During this time the moving average was introduced to remove periodic fluctuations in the time series, for example fluctuations due to seasonality. Herman Wold introduced ARMA (AutoRegressive Moving Average) models for stationary series, but was unable to derive a likelihood function to enable maximum likelihood (ML) estimation of the parameters.

It took until 1970 before this was accomplished. At that time, the classic book "Time Series Analysis" by G. E. P. Box and G. M. Jenkins came out, containing the full modeling procedure for individual series: specification, estimation, diagnostics and forecasting.

Nowadays, the so-called Box-Jenkins models are perhaps the most commonly used and many techniques used for forecasting and seasonal adjustment can be traced back to these models.
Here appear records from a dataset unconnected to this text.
[src/rtl/simd_alu.sv]
// simd_alu: per-lane integer ALU for the SIMD execute stage.
// Provides a combinational result with neg/zero flags for same-cycle forwarding.
// It also provides a registered copy of the result and flags for writeback.
// Optional feature macro: ALU_CARRY_FLAG_EN adds a registered carry/borrow/overflow
// flag on output carryFlag.
module simd_alu #(
    parameter int dataSize = 8
) (
    input  logic                clk,
    input  logic                rst,
    input  logic                en,
    input  logic [2:0]          operation_select,
    input  logic [dataSize-1:0] operand1,
    input  logic [dataSize-1:0] operand2,
    output logic [dataSize-1:0] result,
    output logic                negFlag,
    output logic                zeroFlag,
    output logic [dataSize-1:0] result_q,
    output logic                negFlag_q,
    output logic                zeroFlag_q
`ifdef ALU_CARRY_FLAG_EN
    ,
    output logic                carryFlag
`endif
);

    localparam logic [2:0] OP_PASS = 3'b000;
    localparam logic [2:0] OP_XOR  = 3'b001;
    localparam logic [2:0] OP_ADD  = 3'b010;
    localparam logic [2:0] OP_SUB  = 3'b011;
    localparam logic [2:0] OP_MUL  = 3'b100;
    localparam logic [2:0] OP_SHR  = 3'b101;
    localparam logic [2:0] OP_SHL  = 3'b110;
    localparam logic [2:0] OP_INC  = 3'b111;

    // Shift amounts at or beyond the lane width clear the result.
    localparam logic [dataSize:0] W_LIMIT = (dataSize + 1)'(dataSize);

    logic [dataSize-1:0] w_add;
    logic [dataSize-1:0] w_sub;
    logic [dataSize-1:0] w_mul_lo;
    logic [dataSize-1:0] w_inc;
    logic [dataSize-1:0] w_shl;
    logic [dataSize-1:0] w_shr;
    logic [dataSize-1:0] w_result;
    logic                w_shift_big;

    logic [dataSize-1:0] r_result;
    logic                r_neg;
    logic                r_zero;

    assign w_shift_big = ({1'b0, operand2} >= W_LIMIT);

`ifdef ALU_CARRY_FLAG_EN
    // The carry build keeps the full sum and product so the overflow parts are visible.
    logic                w_add_c;
    logic [dataSize-1:0] w_mul_hi;
    assign {w_add_c, w_add}     = {1'b0, operand1} + {1'b0, operand2};
    assign {w_mul_hi, w_mul_lo} = {{dataSize{1'b0}}, operand1} * {{dataSize{1'b0}}, operand2};
`else
    assign w_add    = operand1 + operand2;
    assign w_mul_lo = operand1 * operand2;
`endif

    assign w_sub = operand1 - operand2;
    assign w_inc = operand1 + {{(dataSize-1){1'b0}}, 1'b1};
    assign w_shl = w_shift_big ? {dataSize{1'b0}} : (operand1 << operand2);
    assign w_shr = w_shift_big ? {dataSize{1'b0}} : (operand1 >> operand2);

    // Opcode decode: select the lane result.
    always_comb begin
        w_result = {dataSize{1'b0}};
        case (operation_select)
            OP_PASS: w_result = operand1;
            OP_XOR:  w_result = operand1 ^ operand2;
            OP_ADD:  w_result = w_add;
            OP_SUB:  w_result = w_sub;
            OP_MUL:  w_result = w_mul_lo;
            OP_SHR:  w_result = w_shr;
            OP_SHL:  w_result = w_shl;
            OP_INC:  w_result = w_inc;
            default: w_result = {dataSize{1'b0}};
        endcase
    end

    assign result   = w_result;
    assign negFlag  = w_result[dataSize-1];
    assign zeroFlag = (w_result == {dataSize{1'b0}});

    // Writeback copy: reset clears, enable captures, otherwise hold.
    always_ff @(posedge clk) begin
        if (rst) begin
            r_result <= {dataSize{1'b0}};
            r_neg    <= 1'b0;
            r_zero   <= 1'b0;
        end else if (en) begin
            r_result <= w_result;
            r_neg    <= negFlag;
            r_zero   <= zeroFlag;
        end
    end

    assign result_q   = r_result;
    assign negFlag_q  = r_neg;
    assign zeroFlag_q = r_zero;

`ifdef ALU_CARRY_FLAG_EN
    logic w_carry;
    logic w_shl_lost;
    logic w_shr_lost;
    logic r_carry;

    // A shift loses a 1 exactly when reversing it does not restore the operand.
    assign w_shl_lost = w_shift_big ? (|operand1) : ((w_shl >> operand2) != operand1);
    assign w_shr_lost = w_shift_big ? (|operand1) : ((w_shr << operand2) != operand1);

    // Per-opcode carry/borrow/overflow indication.
    always_comb begin
        w_carry = 1'b0;
        case (operation_select)
            OP_ADD:  w_carry = w_add_c;
            OP_SUB:  w_carry = (operand1 < operand2);
            OP_INC:  w_carry = &operand1;
            OP_MUL:  w_carry = |w_mul_hi;
            OP_SHL:  w_carry = w_shl_lost;
            OP_SHR:  w_carry = w_shr_lost;
            default: w_carry = 1'b0;
        endcase
    end

    // Registered carry, same reset/enable behaviour as the other writeback flags.
    always_ff @(posedge clk) begin
        if (rst) begin
            r_carry <= 1'b0;
        end else if (en) begin
            r_carry <= w_carry;
        end
    end

    assign carryFlag = r_carry;
`endif

endmodule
The first generalization was to accept multivariate ARMA models, among which especially VAR models (Vector AutoRegressive) have become popular. These techniques, however, are only applicable for stationary time series. However, especially economic time series often exhibit a rising trend suggesting non-stationarity, that is, a unit root.

Tests for unit roots developed mainly during the 1980:s. In the multivariate case, it was found that non-stationary time series could have a common unit root. These time series are called cointegrated time series and can be used in so called error-correction models within both long-term relationships and short-term dynamics are estimated.

ARCH and GARCH models

Another line of development in time series, originating from Box-Jenkins models, are the non-linear generalizations, mainly ARCH (AutoRegressive Conditional Heteroscedasticity) - and GARCH- (G = Generalized) models. These models allow parameterization and prediction of non-constant variance. These models have thus proved very useful for financial time series. The invention of them and the launch of the error correction model gave C. W. J Granger and R. F. Engle the Nobel Memorial Prize in Economic Sciences in 2003.

Other non-linear models impose time-varying parameters or parameters whose values changes when the process switches between different regimes. These models have proved useful for modeling many macroeconomic time series, which are widely considered to exhibit non-linear characteristics.